Ivan Junqueira, na apresentação, destaca a nitidez das lembranças da infância alagoana: episódios contados com detalhe, lirismo e malícia. A vida adulta entra no mesmo tom. Nada de confissão piegas. Há olhar de cronista — o mendigo no Central Park, o cego em Chicago, os bêbados da Bowery, a gaivota, o louva-a-deus entre a porta e o elevador.
O que o leitor encontra
Primeiro, Maceió. Não a cidade turística: a infância de quem depois faria dessa geografia romance e poema. Depois, a vida literária. Os capítulos passam por encontros com Érico Veríssimo, Graciliano Ramos, José Lins do Rego, João Guimarães Rosa, Augusto Frederico Schmidt, Jorge de Lima, João Cabral de Melo Neto, Manuel Bandeira, Mário de Andrade e Lúcio Cardoso. Há seções dedicadas a Breno Accioly e Oswald de Andrade.
O tom é cáustico. Lêdo Ivo não escreve para consagrar colegas nem para se desculpar. Comenta modernistas, lê Graciliano, cita Montaigne. A memória vira ensaio sem perder o caso concreto. Quem busca fofoca de bastidor acadêmico se decepciona; quem busca um poeta que pensa em prosa, não.
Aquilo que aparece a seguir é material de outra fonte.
<file path="config.mk">
export PLATFORM = sky130hd
export DESIGN_NAME = flnvc_boot_config
export DESIGN_NICKNAME = d
export VERILOG_FILES = /design/src/rtl/flnvc_pkg.sv /design/src/rtl/flnvc_boot_config.sv /design/src/rtl/flnvc_pin_sync.sv
export SDC_FILE = /design/constraint.sdc
export NUM_CORES = 1
export LEC_CHECK = 0
export BUFFER_PORTS_ARGS = -buffer_cell sky130_fd_sc_hd__buf_2
export CAP_MARGIN = 30
export CORE_ASPECT_RATIO = 1.1
export CORE_MARGIN = 5
export CORE_UTILIZATION = 40
export DETAILED_ROUTE_END_ITERATION = 10
export PLACE_DENSITY = 0.63
export REMOVE_ABC_BUFFERS = 1
export SKIP_CTS_REPAIR_TIMING = 1
export SLEW_MARGIN = 20
export SYNTH_ARGS = -nofsm -noshare
export SYNTH_HDL_FRONTEND = slang
export SYNTH_SLANG_ARGS = --single-unit
export TNS_END_PERCENT = 100
</file>
<file path="constraint.sdc">
create_clock -name i_clk -period 6.9 [get_ports i_clk]
set_input_delay 1.38 -clock i_clk [delete_from_list [all_inputs] [get_ports i_clk]]
set_output_delay 1.38 -clock i_clk [all_outputs]
set_load 0.05 [all_outputs]
</file>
- Primeira edição: 1979, Difusão Europeia do Livro.
- Esta edição: Topbooks / ABL, revista, 392 páginas, com fotos.
- Gênero: memória e autorretrato intelectual, não romance.
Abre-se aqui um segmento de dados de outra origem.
`src/include/sasp_defines.vh`:
```
// Notes on behaviour
// Port has two data lines sharing one bit clock and one frame sync.
// Each line is transmit or receive, with its own memory stream FIFO.
// TDM frames carry up to 128 slots.
// Bit rate never exceeds 50 Mbps, generated or external clock; the code limits only the generated clock.
// Paired ports for TDM: one port both lines transmit, other both receive.
// Five modes: standard, TDM, I2S, packed I2S, left-justified pair.
// Left-justified pair: one sample on frame sync high, one on low.
// I2S and left-justified pair carry four channels per port.
// Bit order selectable, LSB first or MSB first.
// Word length programmable from 3 to 32 bits.
// I2S and left-justified pair limit word length to 8..32 bits.
// Optional mu-law or A-law companding chosen per channel; the code selects it per line.
// Bit clock and frame sync each internal or external.
// Frame sync arriving during a word is flagged as an error.
// Frame sync errors of all ports share one error interrupt.
// Sticky frame sync error flag stays set until software clears it.
`ifndef SASP_DEFINES_VH
`define SASP_DEFINES_VH

// ****************************************
// Modes
// ****************************************
`define SASP_MODE_STD   3'h0
`define SASP_MODE_TDM   3'h1
`define SASP_MODE_I2S   3'h2
`define SASP_MODE_PI2S  3'h3
`define SASP_MODE_LJ    3'h4

// ****************************************
// Companding selects
// ****************************************
`define SASP_COMP_NONE  2'h0
`define SASP_COMP_MU    2'h1
`define SASP_COMP_A     2'h2
`define SASP_MU_BIAS    16'h0021
`define SASP_MU_CLIP    16'h1FFF
`define SASP_MU_DBIAS   16'h0084
`define SASP_A_DBIAS    16'h0108
`define SASP_A_XOR      8'h55

// ****************************************
// Word length limits (length minus one)
// ****************************************
`define SASP_WL_MIN     5'h02
`define SASP_WL_LVL_MIN 5'h07

// ****************************************
// Timing
// ****************************************
`define SASP_CLK_MHZ      200
`define SASP_MAX_MBPS     50
`define SASP_BIT_MIN_CYC  ((`SASP_CLK_MHZ + `SASP_MAX_MBPS - 1) / `SASP_MAX_MBPS)
`define SASP_HALF_MIN_CYC ((`SASP_BIT_MIN_CYC + 1) / 2)

`endif

```
`src/hw/sasp_serial_port.v`:
```
`include "sasp_defines.vh"
`default_nettype none

// ****************************************
// Word FIFO
// ****************************************
module sasp_fifo #(
  parameter W     = 32,
  parameter DEPTH = 16,
  parameter AW    = 4
) (
  input  wire         core_clk,  // Core clock
  input  wire         rst,       // Async reset
  input  wire         in_valid,  // Write request
  output wire         in_ready,  // Space available
  input  wire [W-1:0] in_data,   // Write word
  output wire         out_valid, // Word available
  input  wire         out_ready, // Read acknowledge
  output wire [W-1:0] out_data   // Head word
);
  reg [W-1:0]  mem_r [0:DEPTH-1];
  reg [AW-1:0] wr_r;
  reg [AW-1:0] rd_r;
  reg [AW:0]   cnt_r;
  wire         push;
  wire         pop;

  assign in_ready  = (cnt_r != DEPTH[AW:0]);
  assign out_valid = (cnt_r != {(AW+1){1'b0}});
  assign out_data  = mem_r[rd_r];
  assign push      = in_valid & in_ready;
  assign pop       = out_ready & out_valid;

  always @(posedge core_clk) begin
    if (push) begin
      mem_r[wr_r] <= in_data;
    end
  end

  always @(posedge core_clk or posedge rst) begin
    if (rst) begin
      wr_r  <= {AW{1'b0}};
      rd_r  <= {AW{1'b0}};
      cnt_r <= {(AW+1){1'b0}};
    end else begin
      if (push) begin
        wr_r <= (wr_r == DEPTH[AW-1:0] - 1'b1) ? {AW{1'b0}} : wr_r + 1'b1;
      end
      if (pop) begin
        rd_r <= (rd_r == DEPTH[AW-1:0] - 1'b1) ? {AW{1'b0}} : rd_r + 1'b1;
      end
      cnt_r <= cnt_r + {{AW{1'b0}}, push} - {{AW{1'b0}}, pop};
    end
  end
endmodule

// ****************************************
// Serial port
// ****************************************
module sasp_serial_port #(
  parameter W     = 32,
  parameter DEPTH = 16,
  parameter AW    = 4
) (
  input  wire           core_clk,      // 200 MHz core clock
  input  wire           rst,           // Async reset, active high
  input  wire           enable,        // Port enable
  input  wire [2:0]     mode,          // Operating mode
  input  wire [4:0]     word_len,      // Word length minus one
  input  wire           lsb_first,     // 1: LSB first
  input  wire           clk_internal,  // 1: generate bit clock
  input  wire           fs_internal,   // 1: generate frame sync
  input  wire [7:0]     clk_half,      // Bit clock half period, core cycles
  input  wire [6:0]     slots,         // Words per frame or half, minus one
  input  wire [1:0]     line_tx,       // Per line: 1 transmit, 0 receive
  input  wire [3:0]     comp_sel,      // Per line companding select
  input  wire           bclk_in,       // Bit clock pin input
  output wire           bclk_out,      // Bit clock pin output
  output wire           bclk_oe,       // Bit clock pin drive enable
  input  wire           fs_in,         // Frame sync pin input
  output wire           fs_out,        // Frame sync pin output
  output wire           fs_oe,         // Frame sync pin drive enable
  input  wire [1:0]     dl_in,         // Data line pin inputs
  output wire [1:0]     dl_out,        // Data line pin outputs
  output wire [1:0]     dl_oe,         // Data line drive enables
  input  wire [1:0]     mem_in_valid,  // Transmit words from memory valid
  output wire [1:0]     mem_in_ready,  // Transmit FIFO ready
  input  wire [2*W-1:0] mem_in_data,   // Transmit words, line 1 high
  output wire [1:0]     mem_out_valid, // Received word valid
  input  wire [1:0]     mem_out_ready, // Memory side accepts
  output wire [2*W-1:0] mem_out_data,  // Received words, line 1 high
  output wire           busy,          // Word in progress
  output wire           fs_err,        // Sticky frame sync error
  input  wire           fs_err_clr     // Clear the error flag
);
  localparam [7:0] HALF_MIN = `SASP_HALF_MIN_CYC;

  reg  [3:0]  sync1_r;
  reg  [3:0]  sync2_r;
  reg         bclk_int_r;
  reg  [7:0]  div_cnt_r;
  reg         fs_int_r;
  reg  [13:0] gen_cnt_r;
  reg         bclk_d_r;
  reg         fs_prev_r;
  reg         busy_r;
  reg  [4:0]  bit_cnt_r;
  reg  [6:0]  slot_r;
  reg         fs_err_r;

  wire        lvl_mode  = (mode == `SASP_MODE_I2S) | (mode == `SASP_MODE_PI2S) |
                          (mode == `SASP_MODE_LJ);
  wire        first_lvl = (mode == `SASP_MODE_LJ);
  wire [7:0]  half_eff  = (clk_half < HALF_MIN) ? HALF_MIN : clk_half;
  wire [4:0]  wl_eff    = (lvl_mode && word_len < `SASP_WL_LVL_MIN) ? `SASP_WL_LVL_MIN :
                          (word_len < `SASP_WL_MIN) ? `SASP_WL_MIN : word_len;
  wire [6:0]  nwords_m1 = ((mode == `SASP_MODE_TDM) | (mode == `SASP_MODE_PI2S)) ?
                          slots : 7'h00;
  wire [7:0]  nwords_p1 = {1'b0, nwords_m1} + 8'h01;
  wire [5:0]  wl_p1     = {1'b0, wl_eff} + 6'h01;
  wire [13:0] frame_bits = {6'h00, nwords_p1} * {8'h00, wl_p1};
  wire        gen_last  = (gen_cnt_r >= frame_bits - 14'h0001);
  wire        bclk_lvl  = clk_internal ? bclk_int_r : sync2_r[0];
  wire        fs_lvl    = fs_internal ? fs_int_r : sync2_r[1];
  wire        rise      = enable & bclk_lvl & ~bclk_d_r;
  wire        fall      = enable & ~bclk_lvl & bclk_d_r;
  // Pulse modes start on the rising frame sync, level modes on either edge
  wire        start     = rise & (lvl_mode ? (fs_lvl ^ fs_prev_r) : (fs_lvl & ~fs_prev_r));
  wire        done      = busy_r & (bit_cnt_r == wl_eff);
  wire        more      = (slot_r != nwords_m1);
  wire        load_tx   = start | (rise & done & more);
  wire [4:0]  idx       = lsb_first ? bit_cnt_r : wl_eff - bit_cnt_r;

  assign bclk_out = bclk_int_r;
  assign bclk_oe  = enable & clk_internal;
  assign fs_out   = fs_int_r;
  assign fs_oe    = enable & fs_internal;
  assign busy     = busy_r;
  assign fs_err   = fs_err_r;   // Ports OR these onto the shared error interrupt

  // ****************************************
  // Companding
  // ****************************************
  function [7:0] sasp_compress;
    input [15:0] lin;
    input        alaw;
    reg   [15:0] m;
    reg   [15:0] sh;
    reg   [3:0]  pos;
    reg   [3:0]  tmp;
    reg   [2:0]  seg;
    reg   [3:0]  mant;
    integer      k;
    begin
      m    = lin[15] ? (~lin + 16'h0001) : lin;
      pos  = 4'h0;
      seg  = 3'h0;
      mant = 4'h0;
      if (alaw) begin
        m = m >> 4;
        for (k = 5; k < 12; k = k + 1) begin
          if (m[k]) begin
            pos = k[3:0];
          end
        end
        if (pos == 4'h0) begin
          mant = m[4:1];
        end else begin
          tmp  = pos - 4'h4;
          seg  = tmp[2:0];
          sh   = m >> seg;
          mant = sh[3:0];
        end
        sasp_compress = {~lin[15], seg, mant} ^ `SASP_A_XOR;
      end else begin
        m = (m >> 2) + `SASP_MU_BIAS;
        if (m > `SASP_MU_CLIP) begin
          m = `SASP_MU_CLIP;
        end
        for (k = 5; k < 13; k = k + 1) begin
          if (m[k]) begin
            pos = k[3:0];
          end
        end
        tmp  = pos - 4'h5;
        seg  = tmp[2:0];
        sh   = m >> ({1'b0, seg} + 4'h1);
        mant = sh[3:0];
        sasp_compress = ~{lin[15], seg, mant};
      end
    end
  endfunction

  function [15:0] sasp_expand;
    input [7:0] code;
    input       alaw;
    reg   [7:0] c;
    reg   [15:0] t;
    begin
      if (alaw) begin
        c = code ^ `SASP_A_XOR;
        t = {8'h00, c[3:0], 4'h0};
        if (c[6:4] == 3'h0) begin
          t = t + 16'h0008;
        end else begin
          t = (t + `SASP_A_DBIAS) << (c[6:4] - 3'h1);
        end
        sasp_expand = c[7] ? t : (~t + 16'h0001);
      end else begin
        c = ~code;
        t = ({9'h000, c[3:0], 3'h0} + `SASP_MU_DBIAS) << c[6:4];
        sasp_expand = c[7] ? (`SASP_MU_DBIAS - t) : (t - `SASP_MU_DBIAS);
      end
    end
  endfunction

  // ****************************************
  // Pin synchronisers and clock generation
  // ****************************************
  always @(posedge core_clk or posedge rst) begin
    if (rst) begin
      sync1_r    <= 4'h0;
      sync2_r    <= 4'h0;
      bclk_int_r <= 1'b0;
      div_cnt_r  <= 8'h00;
      bclk_d_r   <= 1'b0;
    end else begin
      sync1_r  <= {dl_in, fs_in, bclk_in};
      sync2_r  <= sync1_r;
      bclk_d_r <= bclk_lvl;
      if (!enable || !clk_internal) begin
        bclk_int_r <= 1'b0;
        div_cnt_r  <= 8'h00;
      end else if (div_cnt_r >= half_eff - 8'h01) begin
        bclk_int_r <= ~bclk_int_r;
        div_cnt_r  <= 8'h00;
      end else begin
        div_cnt_r <= div_cnt_r + 8'h01;
      end
    end
  end

  // Frame sync generator advances on bit clock falling edges
  always @(posedge core_clk or posedge rst) begin
    if (rst) begin
      gen_cnt_r <= 14'h3FFF;
      fs_int_r  <= 1'b0;
    end else if (!enable || !fs_internal) begin
      gen_cnt_r <= 14'h3FFF;
      fs_int_r  <= lvl_mode & ~first_lvl;
    end else if (fall) begin
      gen_cnt_r <= gen_last ? 14'h0000 : gen_cnt_r + 14'h0001;
      if (lvl_mode) begin
        fs_int_r <= fs_int_r ^ gen_last;
      end else begin
        fs_int_r <= gen_last;
      end
    end
  end

  // ****************************************
  // Word sequencer, shared by both lines
  // ****************************************
  always @(posedge core_clk or posedge rst) begin
    if (rst) begin
      fs_prev_r <= 1'b0;
      busy_r    <= 1'b0;
      bit_cnt_r <= 5'h00;
      slot_r    <= 7'h00;
      fs_err_r  <= 1'b0;
    end else begin
      // A new error in the clearing cycle still sets the flag
      fs_err_r <= (start & busy_r & ~done) | (fs_err_r & ~fs_err_clr);
      if (!enable) begin
        fs_prev_r <= lvl_mode & ~first_lvl;
        busy_r    <= 1'b0;
        bit_cnt_r <= 5'h00;
        slot_r    <= 7'h00;
      end else if (rise) begin
        fs_prev_r <= fs_lvl;
        if (start) begin
          busy_r    <= 1'b1;
          bit_cnt_r <= 5'h00;
          slot_r    <= 7'h00;
        end else if (done) begin
          busy_r    <= more;
          bit_cnt_r <= 5'h00;
          slot_r    <= more ? slot_r + 7'h01 : slot_r;
        end else if (busy_r) begin
          bit_cnt_r <= bit_cnt_r + 5'h01;
        end
      end
    end
  end

  // ****************************************
  // Per line data path
  // ****************************************
  genvar i;
  generate
    for (i = 0; i < 2; i = i + 1) begin : g_line
      reg  [W-1:0] tx_sh_r;
      reg  [W-1:0] rx_sh_r;
      reg          dl_out_r;
      wire [1:0]   comp     = comp_sel[2*i+1:2*i];
      wire         is_tx    = line_tx[i];
      wire         f_in_rdy;
      wire         f_out_vld;
      wire [W-1:0] f_out_dat;
      wire [W-1:0] rx_nxt   = rx_sh_r | ({{(W-1){1'b0}}, sync2_r[2+i]} << idx);
      wire [15:0]  rx_lin   = sasp_expand(rx_nxt[7:0], comp == `SASP_COMP_A);
      wire [W-1:0] rx_word  = (comp == `SASP_COMP_NONE) ? rx_nxt :
                              {{(W-16){rx_lin[15]}}, rx_lin};
      wire [7:0]   tx_code  = sasp_compress(f_out_dat[15:0], comp == `SASP_COMP_A);
      wire         tx_pop   = load_tx & is_tx & f_out_vld;
      wire         rx_push  = rise & done & ~is_tx;

      assign dl_out[i]        = dl_out_r;
      assign dl_oe[i]         = enable & is_tx;
      assign mem_in_ready[i]  = is_tx & f_in_rdy;
      assign mem_out_valid[i] = ~is_tx & f_out_vld;
      assign mem_out_data[W*i +: W] = f_out_dat;

      sasp_fifo #(
        .W     (W),
        .DEPTH (DEPTH),
        .AW    (AW)
      ) u_fifo (
        .core_clk  (core_clk),
        .rst       (rst),
        .in_valid  (is_tx ? mem_in_valid[i] : rx_push),
        .in_ready  (f_in_rdy),
        .in_data   (is_tx ? mem_in_data[W*i +: W] : rx_word),
        .out_valid (f_out_vld),
        .out_ready (is_tx ? tx_pop : mem_out_ready[i]),
        .out_data  (f_out_dat)
      );

      always @(posedge core_clk or posedge rst) begin
        if (rst) begin
          tx_sh_r  <= {W{1'b0}};
          rx_sh_r  <= {W{1'b0}};
          dl_out_r <= 1'b0;
        end else begin
          // An empty FIFO at a word start sends zeros
          if (load_tx) begin
            if (!f_out_vld || !is_tx) begin
              tx_sh_r <= {W{1'b0}};
            end else if (comp == `SASP_COMP_NONE) begin
              tx_sh_r <= f_out_dat;
            end else begin
              tx_sh_r <= {{(W-8){1'b0}}, tx_code};
            end
          end
          if (rise) begin
            if (start || done) begin
              rx_sh_r <= {W{1'b0}};
            end else if (busy_r) begin
              rx_sh_r <= rx_nxt;
            end
          end
          if (fall) begin
            dl_out_r <= busy_r & is_tx & tx_sh_r[idx];
          end
        end
      end
    end
  endgenerate
endmodule

`default_nettype wire

```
- Companheiro de prateleira: O aluno relapso, memória posterior, de 1991.
Para quem faz sentido
Para quem já leu Ninho de cobras e quer a infância que alimenta aquela Maceió. Para quem lê biografia de escritor brasileiro e prefere a voz do próprio autor à ficha. Para o leitor de João Cabral, José Lins do Rego ou Guimarães Rosa que queira o retrato de perto, com ressalva de que é retrato de Lêdo, não ata notarial.
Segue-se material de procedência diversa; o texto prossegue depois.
**config.mk**
```make
export PLATFORM = sky130hd
export DESIGN_NAME = uls_line_status
export DESIGN_NICKNAME = d
export VERILOG_FILES = /design/src/uls_pkg.sv /design/src/uls_line_status.sv
export VERILOG_INCLUDE_DIRS = /design/src
export SDC_FILE = /design/constraint.sdc
export NUM_CORES = 2
export LEC_CHECK = 0
export BUFFER_PORTS_ARGS = -buffer_cell sky130_fd_sc_hd__buf_2
export CAP_MARGIN = 20
export CORE_UTILIZATION = 35
export CTS_BUF_LIST = sky130_fd_sc_hd__clkbuf_4 sky130_fd_sc_hd__clkbuf_8
export CTS_CLUSTER_SIZE = 8
export DETAILED_ROUTE_END_ITERATION = 16
export PLACE_DENSITY = 0.51
export SYNTH_ARGS = -nofsm -noshare
export SYNTH_HDL_FRONTEND = slang
export SYNTH_SLANG_ARGS = --single-unit
```
**constraint.sdc**
```tcl
create_clock -name sys_clk -period 14.6 [get_ports sys_clk]
set_input_delay 1.46 -clock sys_clk [delete_from_list [all_inputs] [get_ports sys_clk]]
set_output_delay 1.46 -clock sys_clk [all_outputs]
set_load 0.02 [all_outputs]
```
$ cat src/design/bmc_pkg.sv
// Purpose: Constants shared by the battery mode controller
// Assumes: 100 MHz system clock, 32768 Hz crystal rate
// Notes:   Register indices times four give byte addresses
package bmc_pkg;

    // ------------------------------------------------------------
    // Clock rates
    // ------------------------------------------------------------
    localparam int unsigned CLK_HZ        = 100_000_000;
    localparam int unsigned XTAL_HZ       = 32_768;
    localparam int unsigned XTAL_DIV      = (CLK_HZ + XTAL_HZ / 2) / XTAL_HZ;
    localparam int unsigned PLL_SETTLE    = 2048;
    localparam logic [2:0]  BROWN_SKIP    = 3'h7;

    // ------------------------------------------------------------
    // Register indices and field positions
    // ------------------------------------------------------------
    localparam logic [15:0] FLAG_IDX      = 16'h00E8;
    localparam logic [15:0] CTRL_IDX      = 16'h20A9;
    localparam logic [15:0] STAT_IDX      = 16'h2100;
    localparam int unsigned FALL_BIT      = 7;
    localparam int unsigned RISE_BIT      = 6;
    localparam int unsigned TIMER_BIT     = 5;
    localparam int unsigned BUTTON_BIT    = 4;
    localparam int unsigned SLEEP_BIT     = 6;
    localparam int unsigned DISP_BIT      = 5;
    localparam int unsigned DIV_LSB       = 0;
    localparam int unsigned DIV_W         = 3;
    localparam logic [7:0]  FLAG_RST      = 8'h00;
    localparam logic [7:0]  CTRL_RST      = 8'h00;

    // ------------------------------------------------------------
    // Operating modes
    // ------------------------------------------------------------
    typedef enum logic [4:0] {
        ST_MISSION = 5'b0_0001,
        ST_BROWN   = 5'b0_0010,
        ST_DISP    = 5'b0_0100,
        ST_SLEEP   = 5'b0_1000,
        ST_SETTLE  = 5'b1_0000
    } bmc_mode_t;

endpackage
Não é ponto de partida absoluto. Sem um mínimo de mapa da literatura brasileira do século XX, alguns nomes passam como lista. Com esse mapa, o livro vira conversa. A edição traz o caderno fotográfico: rosto, família, cena pública. Ajuda a ligar o acadêmico ao menino da laguna.
O que o livro não é
Não é biografia completa até 2012: a matéria central é anterior, embora a edição de 2004 reorganize o texto na altura dos 80 anos. Não substitui a poesia nem o romance. E não deve ser lido como fonte única de datas — para posse, prêmios e bibliografia, a página da ABL continua sendo o chão institucional.